Large shareholdings in Marks and Spencer, Apple and Google helped the Wellcome Trust to an enviable 18 per cent return on its investment portfolio in the year to the end of September.
The Trust, which is the tenth-biggest charity in the UK by income according to this year’s Charity 100 Index but boasts the largest endowment, posted returns of over £2.6bn on its assets worth £14.5bn at the start of the year.
Its public and private equity holdings, venture capital funds, hedge funds and residential property interests all recorded gains of 15 to 20 per cent.
Returns in the five years since September 2008 have exceeded £7bn, or a cumulative 57 per cent, and an average of 10 per cent each year since 1995. The results have prompted commentators such as the Evening Standard’s City editor Anthony Hilton to wonder why more pension funds can’t achieve similarly positive returns.
80 per cent in equities
More than 80 per cent of the Trust’s portfolio is concentrated in 42 directly-held public or private assets and in 51 external partnerships, each with a value of over US$100m. Overall exposure to private equity has grown from £2.5bn in September 2008 to £4.8bn now. Its only exclusion is tobacco stocks.
The mainstay of its equity assets is the Mega Cap Basket – 31 holdings in blue-chip companies including M&S, Apple, Google, Roche and Toyota. This Basket was initiated in 2008 and during 2012/13 Wellcome neither sold any of these shares or added new assets to it. The Mega Cap Basket has returned 55 per cent over its lifetime so far and the biggest holding is now M&S, also the highest returner this year at 134 per cent.
The charity has a policy of publicly disclosing its holdings in each company, even where not required to, and actively engaging with company management. “As our tenure on shareholder registers lengthens and our holdings grow, we are achieving greater traction,” it said in its annual report.
The Trust attributes its success to the long-term vision underpinning its investment strategy: “Long-term investors are able both to be counter-cyclical and patient,” it said.
“Market timing is an important tool for us. Having reduced our exposure to public and private equity from 80 per cent in 2005 to 58 per cent in 2008, we used the period between 2008 and 2011, when most investors were highly risk-averse, to restore it to 69 per cent. It has since risen to 74 per cent and, in the past two years, investors have returned to risk assets.

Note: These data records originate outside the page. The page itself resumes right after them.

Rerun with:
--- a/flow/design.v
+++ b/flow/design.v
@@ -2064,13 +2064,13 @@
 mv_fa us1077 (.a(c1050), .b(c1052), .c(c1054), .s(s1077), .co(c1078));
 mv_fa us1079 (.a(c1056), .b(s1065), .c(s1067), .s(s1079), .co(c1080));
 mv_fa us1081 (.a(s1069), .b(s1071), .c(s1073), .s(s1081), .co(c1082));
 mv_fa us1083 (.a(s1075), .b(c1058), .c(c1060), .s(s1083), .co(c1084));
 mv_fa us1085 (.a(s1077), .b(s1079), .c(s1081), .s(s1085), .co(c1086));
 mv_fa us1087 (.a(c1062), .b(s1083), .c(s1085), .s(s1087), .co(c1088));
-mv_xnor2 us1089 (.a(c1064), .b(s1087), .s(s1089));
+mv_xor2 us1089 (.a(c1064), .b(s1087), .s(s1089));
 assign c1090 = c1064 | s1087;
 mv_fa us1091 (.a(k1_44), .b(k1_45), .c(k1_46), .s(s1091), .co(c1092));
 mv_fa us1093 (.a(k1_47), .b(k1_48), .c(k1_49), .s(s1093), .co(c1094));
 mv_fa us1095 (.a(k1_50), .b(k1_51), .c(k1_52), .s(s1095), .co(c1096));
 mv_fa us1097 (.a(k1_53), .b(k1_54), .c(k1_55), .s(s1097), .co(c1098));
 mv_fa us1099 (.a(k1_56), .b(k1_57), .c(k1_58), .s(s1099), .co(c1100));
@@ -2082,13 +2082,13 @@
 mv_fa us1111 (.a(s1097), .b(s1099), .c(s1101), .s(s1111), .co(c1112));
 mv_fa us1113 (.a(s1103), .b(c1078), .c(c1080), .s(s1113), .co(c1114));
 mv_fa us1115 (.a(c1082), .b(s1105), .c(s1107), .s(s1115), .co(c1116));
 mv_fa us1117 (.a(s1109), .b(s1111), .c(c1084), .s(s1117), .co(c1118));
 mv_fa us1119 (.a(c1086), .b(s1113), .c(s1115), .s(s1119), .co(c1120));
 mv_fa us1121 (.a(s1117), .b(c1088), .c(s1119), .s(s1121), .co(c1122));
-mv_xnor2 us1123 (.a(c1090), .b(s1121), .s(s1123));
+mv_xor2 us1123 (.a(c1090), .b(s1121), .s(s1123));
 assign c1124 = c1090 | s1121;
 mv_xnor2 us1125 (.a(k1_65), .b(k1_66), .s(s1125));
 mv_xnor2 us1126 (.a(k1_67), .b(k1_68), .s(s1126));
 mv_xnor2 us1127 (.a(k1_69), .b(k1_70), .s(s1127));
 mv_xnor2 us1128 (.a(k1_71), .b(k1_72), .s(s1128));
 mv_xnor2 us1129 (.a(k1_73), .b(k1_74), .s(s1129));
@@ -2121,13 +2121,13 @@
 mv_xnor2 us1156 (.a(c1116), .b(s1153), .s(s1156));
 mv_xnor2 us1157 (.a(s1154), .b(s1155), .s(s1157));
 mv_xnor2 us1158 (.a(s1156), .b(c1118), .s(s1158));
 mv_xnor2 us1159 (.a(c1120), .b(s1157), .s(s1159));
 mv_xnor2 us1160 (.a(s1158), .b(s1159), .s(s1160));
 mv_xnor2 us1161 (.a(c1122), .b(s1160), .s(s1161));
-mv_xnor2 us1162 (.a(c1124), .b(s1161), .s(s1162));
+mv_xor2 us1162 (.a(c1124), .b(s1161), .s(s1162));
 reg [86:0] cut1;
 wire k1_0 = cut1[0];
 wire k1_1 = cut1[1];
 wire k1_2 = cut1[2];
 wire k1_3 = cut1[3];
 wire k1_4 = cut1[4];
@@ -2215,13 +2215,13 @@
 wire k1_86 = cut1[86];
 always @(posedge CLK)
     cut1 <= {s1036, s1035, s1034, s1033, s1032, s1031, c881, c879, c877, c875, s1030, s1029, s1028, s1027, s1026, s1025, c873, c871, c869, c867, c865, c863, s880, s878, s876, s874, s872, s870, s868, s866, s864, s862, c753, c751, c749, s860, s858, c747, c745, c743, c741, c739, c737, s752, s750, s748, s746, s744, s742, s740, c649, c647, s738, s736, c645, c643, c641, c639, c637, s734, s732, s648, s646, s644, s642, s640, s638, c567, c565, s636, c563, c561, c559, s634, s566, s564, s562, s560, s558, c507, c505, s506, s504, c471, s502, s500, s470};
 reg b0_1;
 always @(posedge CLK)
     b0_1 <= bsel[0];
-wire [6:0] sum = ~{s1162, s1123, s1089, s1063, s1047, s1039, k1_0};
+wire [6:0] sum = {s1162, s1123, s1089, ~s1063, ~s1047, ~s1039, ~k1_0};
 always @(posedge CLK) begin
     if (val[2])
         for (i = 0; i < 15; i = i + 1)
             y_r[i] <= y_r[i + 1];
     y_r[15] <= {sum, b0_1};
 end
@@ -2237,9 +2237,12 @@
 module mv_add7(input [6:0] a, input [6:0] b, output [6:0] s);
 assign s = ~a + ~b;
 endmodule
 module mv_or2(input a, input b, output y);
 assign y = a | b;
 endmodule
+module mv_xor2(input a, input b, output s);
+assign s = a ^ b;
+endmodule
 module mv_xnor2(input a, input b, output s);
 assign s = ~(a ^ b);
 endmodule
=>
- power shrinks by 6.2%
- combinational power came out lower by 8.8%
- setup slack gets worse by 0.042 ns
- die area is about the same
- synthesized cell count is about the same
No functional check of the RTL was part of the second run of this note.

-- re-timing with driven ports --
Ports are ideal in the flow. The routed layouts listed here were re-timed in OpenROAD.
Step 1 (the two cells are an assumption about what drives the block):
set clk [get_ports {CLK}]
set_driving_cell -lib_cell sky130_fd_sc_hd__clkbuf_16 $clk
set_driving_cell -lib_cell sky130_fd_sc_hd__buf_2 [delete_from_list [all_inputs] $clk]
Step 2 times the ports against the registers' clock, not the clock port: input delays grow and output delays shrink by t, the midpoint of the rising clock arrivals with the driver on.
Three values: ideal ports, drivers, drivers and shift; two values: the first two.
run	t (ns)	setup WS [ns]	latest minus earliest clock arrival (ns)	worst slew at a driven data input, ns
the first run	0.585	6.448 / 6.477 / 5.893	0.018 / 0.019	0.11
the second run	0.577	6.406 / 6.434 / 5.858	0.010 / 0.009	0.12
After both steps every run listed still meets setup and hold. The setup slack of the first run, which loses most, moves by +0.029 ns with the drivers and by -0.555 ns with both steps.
This is an optimization exercise on Yosys and OpenROAD, whose aim is a short achievable clock period and few clock cycles, not a production implementation.
The RTL was checked by simulation tests, not by an equivalence proof against the original design.
No activity file was given, so power comes from the tool's default toggle rates.

Design CHIP, start of the top module:
module CHIP(clk,
            rst_n,
            mem_wen_D,
            mem_addr_D,
            mem_wdata_D,
            mem_rdata_D,
            mem_addr_I,
            mem_rdata_I
    );
    input         clk, rst_n ;
    output        mem_wen_D  ;
    output [31:0] mem_addr_D ;
    output [31:0] mem_wdata_D;
    input  [31:0] mem_rdata_D;
    output [31:0] mem_addr_I ;
    input  [31:0] mem_rdata_I;
    function [31:0] bswap(input [31:0] v);
        bswap = {v[7:0], v[15:8], v[23:16], v[31:24]};
    endfunction
    function [31:0] ks_carry(input [31:0] g, input [31:0] p, input cin);
        reg [31:0] gg, pp, gn, pn;
        integer k, d;
        begin
            gg = g;
            gg[0] = g[0] | (p[0] & cin);
            pp = p;
            for (d = 1; d < 32; d = d * 2) begin
                gn = gg;
                pn = pp;
                for (k = d; k < 32; k = k + 1) begin
                    gn[k] = gg[k] | (pp[k] & gg[k-d]);
                    pn[k] = pp[k] & pp[k-d];
                end
                gg = gn;
                pp = pn;
            end
            ks_carry = gg;
        end
    endfunction
    function [32:0] ks_add(input [31:0] a, input [31:0] b, input cin);
        reg [31:0] g, p, gg, pp, gn, pn;
        integer k, d;
        begin
            g = a & b;
            p = a ^ b;
            gg = g;
            gg[0] = g[0] | (p[0] & cin);
            pp = p;
            for (d = 1; d < 32; d = d * 2) begin
                gn = gg;
                pn = pp;
                for (k = d; k < 32; k = k + 1) begin
                    gn[k] = gg[k] | (pp[k] & gg[k-d]);
                    pn[k] = pp[k] & pp[k-d];
                end
                gg = gn;
                pp = pn;
            end
            ks_add = {gg[31], p ^ {gg[30:0], cin}};
        end
    endfunction
    reg  [31:0] pc_f;
    reg  [31:0] pc_o;             
    reg  [31:0] ll_f;             
    reg  [31:0] ir_d;
    reg  [31:0] pc_d;
    reg         v_d, pt_d, pok_d;
    reg  [31:0] a_e, b_e, imm_e, link_e, tgt_e;
    reg  [31:0] p_e, pa_e, pk_e;
  ...
==> flow/config.mk <==
export PLATFORM = sky130hd
export DESIGN_NAME = CHIP
export DESIGN_NICKNAME = CHIP
export VERILOG_FILES = /design/flow/design.v
export SDC_FILE = /design/flow/constraint.sdc
export NUM_CORES = 4
export LEC_CHECK = 0
export CAP_MARGIN = 20
export CORE_MARGIN = 2
export CORE_UTILIZATION = 40
export SLEW_MARGIN = 20
export SYNTH_HIERARCHICAL = 1
==> flow/constraint.sdc <==
create_clock -name core_clock -period 10.5 [get_ports {clk}]
set_input_delay 2.1000 -clock core_clock [delete_from_list [all_inputs] [get_ports {clk}]]
set_output_delay 2.1000 -clock core_clock [all_outputs]
set_load 0.01 [all_outputs]
standard.sh (not shown) runs the stock make flow with config.mk's settings and CLKGATE_MAP_FILE= SYNTH_SCRIPT=/design/flow/synth_recipe.tcl, a recipe that flattens the netlist after the stock synthesis.
==> flow/flow/run.sh <==
#!/bin/bash
# Standard ORFS layout, with timing repair aimed below the clock period
# (repair_timing keeps working until the setup slack reaches the margin) and
# the port buffers made of plain buffers instead of delay cells.
set -euo pipefail
MARGIN=${MARGIN:-7.5}
bash standard.sh SETUP_SLACK_MARGIN=$MARGIN \
  "BUFFER_PORTS_ARGS=-buffer_cell sky130_fd_sc_hd__buf_4" \
  finish > flow_standard.log 2>&1
The starting point finished clean.
Testbench counts at the start, summed over its fixed seeds: cycles 88,243.
From an optimization exercise on the open Yosys and OpenROAD flow, aimed at a short achievable clock period and few clock cycles; shortcuts taken in it are not production practice.
Function was checked by simulation only, so behaviour that the tests miss may differ from the original.

// mips
module mips (
    input wire clk,
    input wire rst,
    output wire [31:0] imem_addr,
    input  wire [31:0] imem_rdata,
    output wire [31:0] dmem_addr,
    output wire [31:0] dmem_wdata,
    output wire        dmem_we,
    input  wire [31:0] dmem_rdata
);
Size: about 7500 cells after synthesis, roughly 1600 flip-flops, ~94000 µm² of cells after synthesis.
export LEC_CHECK = 0
export CAP_MARGIN = 20
export CORE_MARGIN = 2
export CORE_UTILIZATION = 70
export CTS_CLUSTER_DIAMETER = 100
export CTS_CLUSTER_SIZE = 25
export SLEW_MARGIN = 20
export SYNTH_HIERARCHICAL = 1
create_clock -name core_clock -period 23.0 [get_ports {clk}]
standard.sh (not shown) runs the stock make flow with config.mk's settings and CLKGATE_MAP_FILE= SYNTH_SCRIPT=/design/flow/synth_recipe.tcl, a recipe that flattens the netlist after the stock synthesis.
==> flow/flow/run.sh <==
#!/bin/bash
set -euo pipefail
MARGIN=${MARGIN:-17.4}
sed -e "s|CLKGATE_MAP_FILE= |CLKGATE_MAP_FILE= SETUP_SLACK_MARGIN=${MARGIN} 'BUFFER_PORTS_ARGS=-buffer_cell sky130_fd_sc_hd__buf_4' |" standard.sh > standard_margin.sh
bash standard_margin.sh > make_flow.log 2>&1 || { tail -50 make_flow.log; exit 1; }
tail -5 make_flow.log
Testbench counts at the start, summed over its fixed seeds: cycles 37,690.
Next try:
CORE_UTILIZATION = 60   (was 70)
After rerunning: Design area grows by 0.72%; cell count grows by 3.2%; core utilization shrinks by 10 points; via count shrinks by 1.8%.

“We have been rewarded for this initially counter-cyclical action as returns have exceeded £7bn (57 per cent) since the beginning of the global financial crisis in September 2008, with five consecutive years of positive performance.”

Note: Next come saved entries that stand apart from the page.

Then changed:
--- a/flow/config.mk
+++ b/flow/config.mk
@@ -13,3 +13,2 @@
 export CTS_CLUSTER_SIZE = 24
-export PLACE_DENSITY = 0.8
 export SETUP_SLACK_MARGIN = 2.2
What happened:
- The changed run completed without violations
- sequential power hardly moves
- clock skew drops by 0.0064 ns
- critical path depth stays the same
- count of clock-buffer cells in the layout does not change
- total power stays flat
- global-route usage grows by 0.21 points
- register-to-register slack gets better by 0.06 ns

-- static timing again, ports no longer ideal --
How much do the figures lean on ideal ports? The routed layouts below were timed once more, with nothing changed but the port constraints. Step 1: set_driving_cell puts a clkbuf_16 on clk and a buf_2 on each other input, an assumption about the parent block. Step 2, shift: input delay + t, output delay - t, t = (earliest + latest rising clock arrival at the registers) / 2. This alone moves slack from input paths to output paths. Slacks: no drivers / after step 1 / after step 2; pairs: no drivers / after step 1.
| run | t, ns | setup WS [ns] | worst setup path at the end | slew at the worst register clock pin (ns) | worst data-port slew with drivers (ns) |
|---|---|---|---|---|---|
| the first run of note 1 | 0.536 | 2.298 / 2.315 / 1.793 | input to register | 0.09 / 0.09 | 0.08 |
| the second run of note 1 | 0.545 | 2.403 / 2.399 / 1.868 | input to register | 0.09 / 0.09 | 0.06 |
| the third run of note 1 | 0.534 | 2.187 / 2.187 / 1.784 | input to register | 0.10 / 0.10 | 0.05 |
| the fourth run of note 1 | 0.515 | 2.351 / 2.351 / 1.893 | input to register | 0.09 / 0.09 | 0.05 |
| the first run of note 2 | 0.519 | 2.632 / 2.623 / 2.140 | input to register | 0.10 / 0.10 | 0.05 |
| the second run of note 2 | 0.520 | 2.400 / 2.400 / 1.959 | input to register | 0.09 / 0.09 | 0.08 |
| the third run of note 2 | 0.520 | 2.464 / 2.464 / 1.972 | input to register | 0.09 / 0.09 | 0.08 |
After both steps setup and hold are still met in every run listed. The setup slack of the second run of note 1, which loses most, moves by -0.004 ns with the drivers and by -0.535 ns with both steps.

The Trust’s chief investment officer Danny Truell also eschewed bonds and commodities, and at the margin shifted within equities from faster-growing markets into Japan, where he fully hedged positions against Yen depreciation to enhance returns.
Hedge funds returned 15 per cent even though, at below 12 per cent, their total exposure in the portfolio is at its lowest level since 2005. And property, which is 90 per cent represented by residential interests in London and Germany, maintained average returns at 10 per cent per year over the last ten years.
Record expenditure on charitable activities
The income provided by the portfolio enabled the Trust to commit £726m to grants and charitable activities during the year, mostly in grants to scientists working in medical research, and mostly in the UK.
This was the biggest expenditure on charitable causes to date, up £27m on 2012, and around 40 per cent higher than five years ago. The biggest recipient was Cancer Research UK’s Francis Crick Institute, and Oxford and Cambridge Universities.
During 2013 the Wellcome Trust launched a new scheme called Sustaining Health, to encourage and support research in areas such as the health impacts of climate change, connections between ecology and public health, global nutrition and behaviour change.
“These are relatively new fields of research and bridge previously unconnected disciplines, so once again the Trust is looking to catalyse new initiatives, approaches and collaborations that could help map out routes to a sustainable future,” said the report.
Future prospects
The charity said that going forward, it expects returns to be weaker over the next five years than the last five or ten, but is still predicting “high single-digit returns from equities”.
While it has no pre-set notion of asset allocation, it could expect many of its investments to be related to its long-term investment themes of “ageing demographics, the disruptive knowledge economy, the New New World, and scarcity”.
Over the next five years the Trust aims to commit at least £3.7bn to charitable activities.